Jenkins Build Pipeline Plugin

Create a new view and choose ‘Build Pipeline View’, then configure the view. The configuration used for this article is shown below. The most important part is picking the initial job.

Jenkins Build Pipeline Plugin Configuration

After configuring the plugin, start using it by hitting the ‘Run’ button. The image below (click the image to see the details) shows that the pipeline is already executed eight times. Run seven and eight are shown in the image. The blue boxes in run seven indicate that the job should be executed manually. The jobs are configured so that starting acceptance and production should be executed manually. Starting those jobs is easy, just click the play icon in the job. Pipeline eight shows the end result after all automatic and manual jobs are executed. The green boxes show that the job was executed successful, while the red boxes indicate that the job has failed.

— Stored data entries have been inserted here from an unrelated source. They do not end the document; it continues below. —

File: src/ipp_pkg.sv
// Shared constants and types for the instruction prefetch pipeline.
// Assumes a 16-bit word machine whose instruction stream advances by bytes.
package ipp_pkg;

  // Default widths and buffer depth
  localparam int DATA_W_DEF    = 16;
  localparam int PADDR_W_DEF   = 22;
  localparam int BUF_DEPTH_DEF = 2;

  // Byte step between instruction stream words
  localparam int WORD_STEP = 2;

  // Values after reset
  localparam int PC_RESET   = 0;
  localparam int WORD_RESET = 0;

  // Freeze field of the memory-management control word
  localparam int          FREEZE_MSB  = 15;
  localparam int          FREEZE_LSB  = 13;
  localparam logic [2:0]  FREEZE_OPEN = 3'h0;

  // Fill progress of the prefetch pipeline
  typedef enum logic [1:0] {
    IPP_UNSYNC,   // Needs the counter copy
    IPP_XLATE,    // Needs the first translation
    IPP_NOPB,     // Synchronized, buffer word missing
    IPP_FULL      // Buffer word valid
  } ipp_fill_t;

endpackage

The remove job has failed, but all containers and images where removed. The job failed because some containers could not be found, but that was not an issue for this setup.

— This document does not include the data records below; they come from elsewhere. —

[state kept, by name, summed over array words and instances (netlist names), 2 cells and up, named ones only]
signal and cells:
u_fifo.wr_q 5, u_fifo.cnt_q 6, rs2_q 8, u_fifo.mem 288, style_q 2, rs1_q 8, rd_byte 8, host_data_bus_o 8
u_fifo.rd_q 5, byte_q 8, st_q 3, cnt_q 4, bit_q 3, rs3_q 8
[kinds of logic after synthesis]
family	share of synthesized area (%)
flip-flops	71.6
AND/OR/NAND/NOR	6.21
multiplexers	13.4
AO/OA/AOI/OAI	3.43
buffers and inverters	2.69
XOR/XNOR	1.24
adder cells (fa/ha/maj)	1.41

Jenkins Build Pipeline Plugin

The image above shows that some jobs are executed sequentially, while others like the setup environment jobs are executed in parallel. When constructing a pipeline you should try to define as much jobs in parallel as possible to reduce the execution time.

The corresponding webpage for pipeline eight was:

Application server overview

The corresponding webpage for step seven was:

Application server overview D and T

Speed

Creating this deployment pipeline was quite easy as I was already familiar with Jenkins. So within a short amount of time the complete solution was created and the application could be deployed. Also the execution of the Jenkins jobs is completed within seconds or less. The only slower jobs are the removal of the docker containers and images and the creation of the base image. That is mainly due to my testing setup, this setup throws away all containers and images information and needs to download the resources again. So the ‘Setup general Docker container’ needs to download a Ubuntu image, JDK, Tomcat and install everything. That’s still achieved in less than four minutes with a 20 Mbit/s internet connection.

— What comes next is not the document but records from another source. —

==> src/design/sek_eeprom.sv <==
// Serial EEPROM device logic: three-wire front end, write engine, array
`timescale 1ns/1ps
`default_nettype none
`include "sek_regs.svh"

module sek_eeprom #(
  parameter int unsigned WRITE_CYCLES = `SEK_WRITE_CYCLES,
  parameter int unsigned BUF_DEPTH = 2
) (
  // Clock and reset
  input wire logic clk,
  input wire logic nrst,
  // Three-wire serial link
  input wire logic chip_select,
  input wire logic serial_shift_clock,
  input wire logic serial_data_in,
  output logic serial_data_out,
  output logic serial_data_out_oe,
  // Organisation strap
  input wire logic word_width_select,
  input wire logic word_width_driven,
  // Status
  output logic program_enabled,
  output logic write_busy
);

  localparam int unsigned PW = (BUF_DEPTH > 1) ? $clog2(BUF_DEPTH) : 1;
  localparam int unsigned TW = $clog2(WRITE_CYCLES + 1);

  // ---------------------------------------------------------------------
  // Declarations
  // ---------------------------------------------------------------------
  sek_pkg::sek_state_t st_r;
  logic shclk_q_r;
  logic [4:0] cnt_r;
  logic [1:0] op_r;
  logic [6:0] addr_r;
  logic [15:0] sh_r;
  logic [15:0] rd_sh_r;
  logic pe_r;
  logic stat_r;
  logic dout_r;
  logic oe_r;
  logic push_r;
  sek_pkg::sek_wreq_t req_r;
  sek_pkg::sek_wreq_t buf_r [BUF_DEPTH];
  logic [PW-1:0] wp_r;
  logic [PW-1:0] rp_r;
  logic [PW:0] fill_r;
  logic eng_busy_r;
  logic [TW-1:0] tmr_r;
  sek_pkg::sek_wreq_t cur_r;
  logic busy_out_r;
  logic [7:0] mem [`SEK_ARRAY_BYTES];

  // ---------------------------------------------------------------------
  // Decoding
  // ---------------------------------------------------------------------
  // Floating strap means x16, as the internal pull-up would give
  wire x16 = ~word_width_driven | word_width_select;
  wire shclk_rise = serial_shift_clock & ~shclk_q_r;
  wire bit_in = chip_select & shclk_rise;
  wire [4:0] abits = x16 ? `SEK_ABITS_X16 : `SEK_ABITS_X8;
  wire [4:0] dbits = x16 ? `SEK_DBITS_X16 : `SEK_DBITS_X8;
  wire [6:0] full_addr = {addr_r[5:0], serial_data_in};
  // Extended sub-command sits in the two leading address bits
  wire [1:0] ext = x16 ? full_addr[5:4] : full_addr[6:5];
  wire [15:0] full_data = {sh_r[14:0], serial_data_in};
  wire addr_last = (cnt_r == abits - 5'h01);
  wire data_last = (cnt_r == dbits - 5'h01);
  wire [6:0] lo_idx = {full_addr[5:0], 1'b0};
  wire [6:0] hi_idx = {full_addr[5:0], 1'b1};
  // x8 data is left-aligned so both widths shift out from bit 15
  wire [15:0] rd_word = x16 ? {mem[hi_idx], mem[lo_idx]}
                            : {mem[full_addr], 8'h00};
  wire buf_full = (fill_r == (PW+1)'(BUF_DEPTH));
  wire buf_empty = (fill_r == '0);
  wire push_ok = push_r & ~buf_full;
  wire pop = ~eng_busy_r & ~buf_empty;
  wire eng_done = eng_busy_r & (tmr_r == '0);
  // Device is ready only when nothing is running or queued
  wire ready = ~eng_busy_r & buf_empty & ~push_r;

  // Programming request gate: dropped while program enable is clear
  function automatic logic prog_ok(input logic pe);
    return pe;
  endfunction

  // ---------------------------------------------------------------------
  // Serial front end
  // ---------------------------------------------------------------------
  // Shift clock is sampled on clk; its rising edge steps the sequence
  always_ff @(posedge clk or negedge nrst) begin
    if (!nrst) begin
      shclk_q_r <= 1'b0;
    end else begin
      shclk_q_r <= serial_shift_clock;
    end
  end

  // Instruction sequencer, restarted whenever chip select is low
  always_ff @(posedge clk or negedge nrst) begin
    if (!nrst) begin
      st_r <= sek_pkg::SEK_ST_IDLE;
      cnt_r <= 5'h00;
      op_r <= 2'h0;
      addr_r <= 7'h00;
      sh_r <= 16'h0000;
      rd_sh_r <= 16'h0000;
      pe_r <= 1'b0;
      push_r <= 1'b0;
      req_r <= '0;
    end else begin
      push_r <= push_r & buf_full;
      if (!chip_select) begin
        st_r <= sek_pkg::SEK_ST_IDLE;
      end else if (shclk_rise) begin
        cnt_r <= cnt_r + 5'h01;
        case (st_r)
          sek_pkg::SEK_ST_IDLE: begin
            cnt_r <= 5'h00;
            if (serial_data_in) begin
              st_r <= sek_pkg::SEK_ST_OPC;
            end
          end
          sek_pkg::SEK_ST_OPC: begin
            op_r <= {op_r[0], serial_data_in};
            if (cnt_r == 5'h01) begin
              st_r <= sek_pkg::SEK_ST_ADDR;
              cnt_r <= 5'h00;
            end
          end
          sek_pkg::SEK_ST_ADDR: begin
            addr_r <= full_addr;
            if (addr_last) begin
              cnt_r <= 5'h00;
              st_r <= sek_pkg::SEK_ST_DONE;
              req_r <= '{sek_pkg::SEK_ER_WORD, x16, full_addr, 16'h0000};
              case (op_r)
                `SEK_OP_READ: begin
                  rd_sh_r <= rd_word;
                  st_r <= sek_pkg::SEK_ST_READ;
                end
                `SEK_OP_WRITE: st_r <= sek_pkg::SEK_ST_DATA;
                `SEK_OP_ERASE: push_r <= prog_ok(pe_r);
                default: begin
                  case (ext)
                    `SEK_EXT_PROG_EN: pe_r <= 1'b1;
                    `SEK_EXT_PROG_DIS: pe_r <= 1'b0;
                    `SEK_EXT_ERASE_ALL: begin
                      req_r.kind <= sek_pkg::SEK_ER_ALL;
                      push_r <= prog_ok(pe_r);
                    end
                    default: st_r <= sek_pkg::SEK_ST_DATA;
                  endcase
                end
              endcase
            end
          end
          sek_pkg::SEK_ST_DATA: begin
            sh_r <= full_data;
            if (data_last) begin
              st_r <= sek_pkg::SEK_ST_DONE;
              req_r.data <= full_data;
              req_r.kind <= (op_r == `SEK_OP_WRITE) ? sek_pkg::SEK_WR_WORD
                                                    : sek_pkg::SEK_WR_ALL;
              push_r <= prog_ok(pe_r);
            end
          end
          sek_pkg::SEK_ST_READ: begin
            rd_sh_r <= {rd_sh_r[14:0], 1'b0};
            if (data_last) begin
              st_r <= sek_pkg::SEK_ST_DONE;
            end
          end
          sek_pkg::SEK_ST_DONE: st_r <= sek_pkg::SEK_ST_DONE;
          default: st_r <= sek_pkg::SEK_ST_IDLE;
        endcase
      end
    end
  end

  // ---------------------------------------------------------------------
  // Serial output and ready/busy status
  // ---------------------------------------------------------------------
  // Status is armed by a write start and dropped by the next start bit
  wire start_bit = bit_in & serial_data_in & (st_r == sek_pkg::SEK_ST_IDLE);
  wire rd_first = bit_in & (st_r == sek_pkg::SEK_ST_ADDR) & addr_last &
                  (op_r == `SEK_OP_READ);
  wire rd_shift = bit_in & (st_r == sek_pkg::SEK_ST_READ);
  wire rd_drive = (st_r == sek_pkg::SEK_ST_READ) |
                  ((st_r == sek_pkg::SEK_ST_DONE) & (op_r == `SEK_OP_READ));
  wire stat_show = chip_select & stat_r & (st_r == sek_pkg::SEK_ST_IDLE);
  // Read bits change only on a rising edge; status follows the engine
  wire dout_nxt = rd_first ? 1'b0 :
                  rd_shift ? rd_sh_r[15] :
                  rd_drive ? dout_r :
                  ready;
  wire oe_nxt = chip_select & ~start_bit &
                (rd_drive | stat_show | rd_first | rd_shift);

  always_ff @(posedge clk or negedge nrst) begin
    if (!nrst) begin
      stat_r <= 1'b0;
      dout_r <= 1'b0;
      oe_r <= 1'b0;
      busy_out_r <= 1'b0;
    end else begin
      stat_r <= push_ok | (stat_r & ~start_bit);
      dout_r <= dout_nxt;
      oe_r <= oe_nxt;
      busy_out_r <= ~ready;
    end
  end

  // ---------------------------------------------------------------------
  // Request buffer between front end and write engine
  // ---------------------------------------------------------------------
  // A full buffer holds the pending request rather than losing it
  always_ff @(posedge clk or negedge nrst) begin
    if (!nrst) begin
      wp_r <= '0;
      rp_r <= '0;
      fill_r <= '0;
    end else begin
      if (push_ok) begin
        wp_r <= (wp_r == PW'(BUF_DEPTH - 1)) ? '0 : wp_r + PW'(1);
      end
      if (pop) begin
        rp_r <= (rp_r == PW'(BUF_DEPTH - 1)) ? '0 : rp_r + PW'(1);
      end
      fill_r <= fill_r + {{PW{1'b0}}, push_ok} - {{PW{1'b0}}, pop};
    end
  end

  always_ff @(posedge clk) begin
    if (push_ok) begin
      buf_r[wp_r] <= req_r;
    end
  end

  // ---------------------------------------------------------------------
  // Self-timed write engine
  // ---------------------------------------------------------------------
  always_ff @(posedge clk or negedge nrst) begin
    if (!nrst) begin
      eng_busy_r <= 1'b0;
      tmr_r <= '0;
      cur_r <= '0;
    end else if (pop) begin
      eng_busy_r <= 1'b1;
      tmr_r <= TW'(WRITE_CYCLES - 1);
      cur_r <= buf_r[rp_r];
    end else if (eng_done) begin
      eng_busy_r <= 1'b0;
    end else if (eng_busy_r) begin
      tmr_r <= tmr_r - TW'(1);
    end
  end

  // Array update at the end of the cycle; writes overwrite directly
  generate
    for (genvar i = 0; i < `SEK_ARRAY_BYTES; i++) begin : g_byte
      wire hit = cur_r.x16 ? (cur_r.addr[5:0] == 6'(i >> 1))
                           : (cur_r.addr == 7'(i));
      wire all = cur_r.kind[1];
      wire [7:0] wval = (cur_r.x16 && (i % 2 == 1)) ? cur_r.data[15:8]
                                                     : cur_r.data[7:0];
      wire [7:0] val = cur_r.kind[0] ? `SEK_ERASED_BYTE : wval;
      always_ff @(posedge clk) begin
        if (eng_done && (all || hit)) begin
          mem[i] <= val;
        end
      end
    end
  endgenerate

  // ---------------------------------------------------------------------
  // Outputs
  // ---------------------------------------------------------------------
  assign serial_data_out = dout_r;
  assign serial_data_out_oe = oe_r;
  assign program_enabled = pe_r;
  assign write_busy = busy_out_r;

endmodule
`default_nettype wire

The script was later adjusted so the containers are only stopped, the containers and images are no longer removed. This resulted in the pipeline below which shows that the complete pipeline is executed within 30 seconds. This Docker solution is remarkably quick and quite a competitor for the traditional virtual machines.

Jenkins Build Pipeline Plugin without removing resources

Next steps

Of course, this is a quick way to show the integration between Jenkins and Docker, but the scenario is far from realistic. In a real environment one would use a complete build environment using tools like Sonar, Nexus, Git and lots of testing tools like Fitnesse, Selenium, JMeter etc. Those tools should be integrated in the deployment pipeline to ensure only software that meets the standards is deployed to production. Those tools should of course run in Docker containers!